Yesterday I was having a rough day. I was feeling stressed, under-appreciated and overwhelmed by nearly everything. Financial worries and personal anxieties converged to make me an emotional wreck. Although I went through all the motions during the day, my instinct was to hide under my covers and cry.
Making dinner nearly drove me to my breaking point. An hour before dinner I discovered that we are out of flour, sugar, butter, baking powder, onions, potatoes, eggs, cheese and tomato sauce. Every time I came up with a menu idea, I realized that I didn't have what I needed. Frustrated, I slammed the freezer door, tossed a chicken in the sink and grabbed my laptop to search for a way to cook a frozen bird quickly--with no ingredients!
My foul mood evaporated as soon as I logged into the Internet. My home page is Facebook (please don't judge me) and I saw a post from a former teacher colleague of mine about a student whom Scott and I both taught.

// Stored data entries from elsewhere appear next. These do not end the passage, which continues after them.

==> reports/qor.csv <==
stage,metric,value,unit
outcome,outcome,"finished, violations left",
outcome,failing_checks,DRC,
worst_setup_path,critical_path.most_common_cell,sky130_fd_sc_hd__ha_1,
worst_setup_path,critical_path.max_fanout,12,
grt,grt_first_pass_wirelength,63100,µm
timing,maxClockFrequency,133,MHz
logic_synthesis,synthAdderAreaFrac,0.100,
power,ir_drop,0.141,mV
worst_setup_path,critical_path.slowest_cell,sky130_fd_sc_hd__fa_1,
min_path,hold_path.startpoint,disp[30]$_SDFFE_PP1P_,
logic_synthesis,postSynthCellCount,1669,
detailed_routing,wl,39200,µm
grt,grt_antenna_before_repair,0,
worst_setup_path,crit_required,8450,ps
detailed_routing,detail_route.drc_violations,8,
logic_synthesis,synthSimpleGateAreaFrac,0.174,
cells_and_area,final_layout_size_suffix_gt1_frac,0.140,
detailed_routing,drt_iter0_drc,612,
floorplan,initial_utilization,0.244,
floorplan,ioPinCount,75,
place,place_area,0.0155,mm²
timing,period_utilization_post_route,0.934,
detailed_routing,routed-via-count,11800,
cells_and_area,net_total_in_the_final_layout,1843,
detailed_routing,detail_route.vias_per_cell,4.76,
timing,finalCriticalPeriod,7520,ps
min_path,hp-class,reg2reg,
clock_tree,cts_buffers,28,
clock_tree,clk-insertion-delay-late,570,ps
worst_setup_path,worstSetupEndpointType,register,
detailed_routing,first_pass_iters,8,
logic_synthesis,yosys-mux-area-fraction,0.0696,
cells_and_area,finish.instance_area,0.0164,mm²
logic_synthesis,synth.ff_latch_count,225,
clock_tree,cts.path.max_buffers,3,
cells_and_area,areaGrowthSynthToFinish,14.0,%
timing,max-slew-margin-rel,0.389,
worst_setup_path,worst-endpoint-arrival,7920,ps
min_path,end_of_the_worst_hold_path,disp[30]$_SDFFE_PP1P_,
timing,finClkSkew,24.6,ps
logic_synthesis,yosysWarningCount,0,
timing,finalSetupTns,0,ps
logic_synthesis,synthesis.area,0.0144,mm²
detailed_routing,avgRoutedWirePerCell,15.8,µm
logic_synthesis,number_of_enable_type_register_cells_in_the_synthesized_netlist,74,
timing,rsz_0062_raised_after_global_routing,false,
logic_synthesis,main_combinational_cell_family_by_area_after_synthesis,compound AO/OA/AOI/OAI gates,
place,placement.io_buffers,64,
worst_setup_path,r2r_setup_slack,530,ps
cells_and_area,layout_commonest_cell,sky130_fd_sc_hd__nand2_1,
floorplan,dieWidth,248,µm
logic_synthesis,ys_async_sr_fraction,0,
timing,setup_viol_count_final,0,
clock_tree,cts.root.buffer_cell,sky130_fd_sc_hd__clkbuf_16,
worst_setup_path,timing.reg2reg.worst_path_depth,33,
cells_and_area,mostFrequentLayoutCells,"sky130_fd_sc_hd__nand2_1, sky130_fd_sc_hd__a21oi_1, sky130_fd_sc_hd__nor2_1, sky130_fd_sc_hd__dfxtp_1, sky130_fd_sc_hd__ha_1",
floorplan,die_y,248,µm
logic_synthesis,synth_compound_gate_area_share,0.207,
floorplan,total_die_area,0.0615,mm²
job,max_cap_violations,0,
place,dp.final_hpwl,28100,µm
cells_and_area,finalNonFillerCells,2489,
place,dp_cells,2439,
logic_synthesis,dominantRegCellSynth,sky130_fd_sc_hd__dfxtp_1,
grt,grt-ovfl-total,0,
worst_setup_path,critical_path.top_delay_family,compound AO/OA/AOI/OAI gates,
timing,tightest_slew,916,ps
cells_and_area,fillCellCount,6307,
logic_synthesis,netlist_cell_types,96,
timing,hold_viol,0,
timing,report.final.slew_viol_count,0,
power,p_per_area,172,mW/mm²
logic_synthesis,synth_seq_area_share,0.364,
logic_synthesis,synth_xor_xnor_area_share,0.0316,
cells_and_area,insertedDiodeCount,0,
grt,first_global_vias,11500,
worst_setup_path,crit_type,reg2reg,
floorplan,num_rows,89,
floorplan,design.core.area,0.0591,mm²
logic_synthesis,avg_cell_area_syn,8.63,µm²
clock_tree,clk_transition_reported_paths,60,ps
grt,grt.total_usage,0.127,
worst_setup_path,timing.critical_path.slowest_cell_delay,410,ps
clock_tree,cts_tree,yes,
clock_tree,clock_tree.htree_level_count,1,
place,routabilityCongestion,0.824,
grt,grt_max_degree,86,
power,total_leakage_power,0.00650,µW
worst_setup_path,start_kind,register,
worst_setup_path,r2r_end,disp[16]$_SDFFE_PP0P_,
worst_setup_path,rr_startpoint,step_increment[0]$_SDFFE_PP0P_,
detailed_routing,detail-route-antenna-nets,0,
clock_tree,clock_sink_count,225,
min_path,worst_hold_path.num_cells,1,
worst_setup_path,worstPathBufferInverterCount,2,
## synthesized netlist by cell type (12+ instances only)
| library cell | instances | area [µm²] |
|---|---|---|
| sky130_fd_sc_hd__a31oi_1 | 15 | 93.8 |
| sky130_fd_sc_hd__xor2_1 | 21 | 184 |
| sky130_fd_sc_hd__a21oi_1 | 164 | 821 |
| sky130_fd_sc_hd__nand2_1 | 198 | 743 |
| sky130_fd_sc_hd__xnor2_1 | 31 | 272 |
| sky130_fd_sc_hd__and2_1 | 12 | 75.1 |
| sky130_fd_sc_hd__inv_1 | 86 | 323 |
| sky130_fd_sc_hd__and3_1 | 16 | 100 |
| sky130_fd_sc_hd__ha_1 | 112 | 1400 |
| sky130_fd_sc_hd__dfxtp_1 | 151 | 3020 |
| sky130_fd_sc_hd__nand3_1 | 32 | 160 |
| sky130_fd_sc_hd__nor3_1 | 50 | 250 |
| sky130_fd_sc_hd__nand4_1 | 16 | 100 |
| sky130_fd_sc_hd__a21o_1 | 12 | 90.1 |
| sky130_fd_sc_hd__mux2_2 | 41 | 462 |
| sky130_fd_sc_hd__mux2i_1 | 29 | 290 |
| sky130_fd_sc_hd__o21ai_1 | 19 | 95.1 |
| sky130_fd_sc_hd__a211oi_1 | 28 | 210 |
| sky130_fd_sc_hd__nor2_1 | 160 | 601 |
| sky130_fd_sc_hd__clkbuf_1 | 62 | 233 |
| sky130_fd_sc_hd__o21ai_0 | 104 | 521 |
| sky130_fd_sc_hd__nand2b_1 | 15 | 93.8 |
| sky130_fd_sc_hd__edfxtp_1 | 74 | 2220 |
File: config.mk
export PLATFORM = sky130hd
export DESIGN_NAME = record_header_and_recurrence_check_top
export DESIGN_NICKNAME = d
export VERILOG_FILES = /design/src/rtl/rhrc_pkg.sv /design/src/rtl/rhrc_term.sv /design/src/rtl/record_header_and_recurrence_check_top.sv
export SDC_FILE = /design/constraint.sdc
export NUM_CORES = 1
export LEC_CHECK = 0
export ABC_AREA = 1
export BUFFER_PORTS_ARGS = -buffer_cell sky130_fd_sc_hd__buf_2
export CORE_ASPECT_RATIO = 0.7
export CORE_MARGIN = 1
export CORE_UTILIZATION = 55
export DETAILED_ROUTE_END_ITERATION = 10
export GPL_ROUTABILITY_DRIVEN = 0
export PLACE_DENSITY = 0.71
export SLEW_MARGIN = 20
export SYNTH_ARGS = -nofsm -noshare
export SYNTH_HDL_FRONTEND = slang
export SYNTH_HIERARCHICAL = 1
export SYNTH_SLANG_ARGS = --single-unit
File: constraint.sdc
create_clock -name clk -period 18.33 [get_ports clk]
set_input_delay 0.9165 -clock clk [delete_from_list [all_inputs] [get_ports clk]]
set_output_delay 0.9165 -clock clk [all_outputs]
set_load 0.02 [all_outputs]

To say that Kai is orthopedically impaired would be an understatement. In a wheelchair and unable to fully use her shortened arms, teaching Kai was a challenge. Despite her physical limitations, her intellect was intact. She was always smiling despite the taunts from other students and the obstacles that she faced every day.
I had the pleasure of working with Kai to help determine an appropriate computer technology. Scott taught her how to use the programs, providing her with the ability to pursue her passion: Kai loved to write poetry. Scott eventually helped her set up a blog so that she could share her thoughts and talents with others.

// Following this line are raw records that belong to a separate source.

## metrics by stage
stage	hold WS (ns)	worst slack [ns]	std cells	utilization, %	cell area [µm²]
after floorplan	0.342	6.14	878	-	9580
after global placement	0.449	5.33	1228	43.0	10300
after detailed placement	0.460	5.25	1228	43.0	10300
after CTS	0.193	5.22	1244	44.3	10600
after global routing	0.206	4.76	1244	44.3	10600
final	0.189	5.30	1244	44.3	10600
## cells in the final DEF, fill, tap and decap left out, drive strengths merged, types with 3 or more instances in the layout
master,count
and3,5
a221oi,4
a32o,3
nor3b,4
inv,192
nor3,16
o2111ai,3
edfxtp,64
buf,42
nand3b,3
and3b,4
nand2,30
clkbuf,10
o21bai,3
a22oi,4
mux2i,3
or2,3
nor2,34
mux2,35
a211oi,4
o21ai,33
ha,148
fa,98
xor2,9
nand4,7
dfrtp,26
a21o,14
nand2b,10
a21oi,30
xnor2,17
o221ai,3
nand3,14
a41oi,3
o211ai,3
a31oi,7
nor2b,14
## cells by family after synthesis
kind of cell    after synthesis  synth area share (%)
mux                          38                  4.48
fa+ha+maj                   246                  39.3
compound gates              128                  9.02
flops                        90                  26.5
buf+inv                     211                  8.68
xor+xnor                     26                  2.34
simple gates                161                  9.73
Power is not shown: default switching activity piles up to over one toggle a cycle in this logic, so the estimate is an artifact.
$ cat config.mk
export PLATFORM = sky130hd
export DESIGN_NAME = jtnn_lane
export DESIGN_NICKNAME = d
export VERILOG_FILES = /design/src/hdl/jtnn_pkg.sv /design/src/hdl/jtnn_lane.sv
export SDC_FILE = /design/constraint.sdc
export NUM_CORES = 1
export LEC_CHECK = 0
export ABC_CLOCK_PERIOD_IN_PS = 15250
export BUFFER_PORTS_ARGS = -buffer_cell sky130_fd_sc_hd__buf_4
export CAP_MARGIN = 0
export CORE_ASPECT_RATIO = 1.2
export CORE_MARGIN = 1.5
export CORE_UTILIZATION = 50
export DETAILED_ROUTE_END_ITERATION = 10
export GPL_ROUTABILITY_DRIVEN = 1
export PLACE_DENSITY_LB_ADDON = 0.05
export SETUP_SLACK_MARGIN = 0.15
export SLEW_MARGIN = 20
export SYNTH_ARGS = -nofsm -noshare
export SYNTH_HDL_FRONTEND = slang
export SYNTH_SLANG_ARGS = --single-unit
$ cat constraint.sdc
create_clock -name i_clk -period 15.25 [get_ports i_clk]
set_clock_uncertainty 0.05 [all_clocks]
set_input_delay 1.525 -clock i_clk [delete_from_list [all_inputs] [get_ports i_clk]]
set_output_delay 1.525 -clock i_clk [all_outputs]
set_load 0.005 [all_outputs]
===== src/hdl/jtnn_sqrt.sv =====
// ----------------------------------------------------------------------------
// jtnn_sqrt
// Restoring integer square root, one result bit per cycle.
// ----------------------------------------------------------------------------
module jtnn_sqrt
    import jtnn_pkg::*;
(
    input  logic              i_clk,
    input  logic              i_rst_n,
    input  logic              i_start,
    input  logic [SUM_W-1:0]  i_operand,
    output logic              o_busy,
    output logic [ROOT_W-1:0] o_root
);

    localparam int CNT_W = $clog2(ROOT_W + 1);

    logic [2*ROOT_W-1:0] r_x;
    logic [ROOT_W+1:0]   r_rem;
    logic [ROOT_W-1:0]   r_root;
    logic [CNT_W-1:0]    r_cnt;
    logic [ROOT_W+3:0]   rem_sh;
    logic [ROOT_W+3:0]   trial;
    logic                take;

    always_comb begin
        rem_sh = {r_rem, r_x[2*ROOT_W-1 -: 2]};
        trial  = (ROOT_W+4)'({r_root, 2'b01});
        take   = rem_sh >= trial;
    end

    always_ff @(posedge i_clk) begin
        if (!i_rst_n) begin
            r_cnt <= '0;
        end else if (i_start) begin
            r_cnt <= CNT_W'(ROOT_W);
        end else if (r_cnt != '0) begin
            r_cnt <= r_cnt - 1'b1;
        end
        if (i_start) begin
            r_x    <= (2*ROOT_W)'(i_operand);
            r_rem  <= '0;
            r_root <= '0;
        end else if (r_cnt != '0) begin
            r_x    <= {r_x[2*ROOT_W-3:0], 2'b00};
            r_rem  <= take ? (ROOT_W+2)'(rem_sh - trial) : (ROOT_W+2)'(rem_sh);
            r_root <= {r_root[ROOT_W-2:0], take};
        end
    end

    assign o_busy = r_cnt != '0;
    assign o_root = r_root;

endmodule
## config.mk

```make
export PLATFORM = sky130hd
export DESIGN_NAME = jtnn_merge
export DESIGN_NICKNAME = d
export VERILOG_FILES = /design/src/hdl/jtnn_pkg.sv /design/src/hdl/jtnn_merge.sv
export SDC_FILE = /design/constraint.sdc
export NUM_CORES = 1
export LEC_CHECK = 0
export ABC_AREA = 0
export BUFFER_PORTS_ARGS = -buffer_cell sky130_fd_sc_hd__buf_2
export CORE_UTILIZATION = 48
export CTS_CLUSTER_SIZE = 14
export DETAILED_ROUTE_END_ITERATION = 10
export PLACE_DENSITY = 0.82
export RECOVER_POWER = 25
export SYNTH_ARGS = -nofsm -noshare
export SYNTH_HDL_FRONTEND = slang
export SYNTH_SLANG_ARGS = --single-unit
export TNS_END_PERCENT = 20
```

## constraint.sdc

```tcl
create_clock -name i_clk -period 4.8 [get_ports i_clk]
set_input_delay 0.48 -clock i_clk [delete_from_list [all_inputs] [get_ports i_clk]]
set_output_delay 0.48 -clock i_clk [all_outputs]
set_load 0.05 [all_outputs]
```
[src/hdl/lgc_pkg.sv]
package lgc_pkg;

  // operation codes
  localparam logic [1:0] OP_START  = 2'd0;
  localparam logic [1:0] OP_TICK   = 2'd1;
  localparam logic [1:0] OP_SAMPLE = 2'd2;

  localparam int unsigned IdxW    = 7;
  localparam int unsigned CntW    = 8;
  localparam int unsigned SampleW = 12;
  localparam int unsigned PixelW  = 16;
  localparam int unsigned GainW   = 16;
  localparam int unsigned GainFrac = 14;

  // per-request control results carried down the pipe
  typedef struct packed {
    logic             clk_level;
    logic             si_pulse;
    logic             adc_start;
    logic             busy_res;
    logic             line_done;
    logic             pixel_valid;
    logic [IdxW-1:0]  pixel_index;
  } lgc_ctrl_t;

  // left half of the Q2.14 cosine gain curve, center at entry 63
  localparam logic [GainW-1:0] GAIN_HALF [64] = '{
    16'd21388, 16'd21194, 16'd21005, 16'd20823, 16'd20646, 16'd20475, 16'd20309, 16'd20148,
    16'd19992, 16'd19840, 16'd19694, 16'd19551, 16'd19414, 16'd19280, 16'd19151, 16'd19025,
    16'd18904, 16'd18786, 16'd18672, 16'd18561, 16'd18455, 16'd18351, 16'd18251, 16'd18154,
    16'd18060, 16'd17970, 16'd17882, 16'd17798, 16'd17716, 16'd17638, 16'd17562, 16'd17489,
    16'd17418, 16'd17350, 16'd17285, 16'd17223, 16'd17162, 16'd17105, 16'd17050, 16'd16997,
    16'd16946, 16'd16898, 16'd16853, 16'd16809, 16'd16768, 16'd16729, 16'd16692, 16'd16657,
    16'd16625, 16'd16594, 16'd16566, 16'd16540, 16'd16516, 16'd16494, 16'd16474, 16'd16456,
    16'd16440, 16'd16426, 16'd16414, 16'd16404, 16'd16396, 16'd16390, 16'd16386, 16'd16384
  };

  // full 128-entry table, mirrored about the line center
  function automatic logic [GainW-1:0] gain_of(input logic [IdxW-1:0] idx);
    logic [5:0] half_idx;
    half_idx = idx[6] ? ~idx[5:0] : idx[5:0];
    return GAIN_HALF[half_idx];
  endfunction

endpackage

Kai has since graduated from high school, and like many of our students, we had lost track of her. I've often wondered how she was doing, saddened by the prospect of her being limited by her disabilities.
Yesterday I learned that Kai has continued writing and has been "discovered." She has evolved from writing poetry to creating lyrics, and one of her songs has been produced and recorded. Hearing her words being sung brought tears to my eyes. You can listen to the song and read her story here.
Learning of Kai's successes warmed my heart. I had lost sight of the "bigger picture." No matter how overwhelming life can feel, there is always a way to rise above the obstacles. Yesterday I needed to be reminded that sometimes good things do happen to good people!
My mood instantly lifted. None of my problems were solved, but I don't feel nearly as overwhelmed. I didn't even become upset when I realized we were also out of macaroni and cheese. Instead of crying, I improvised. We had pressure cooked chicken with popcorn. I spent the rest of the night smiling as I clipped coupons and made a grocery list!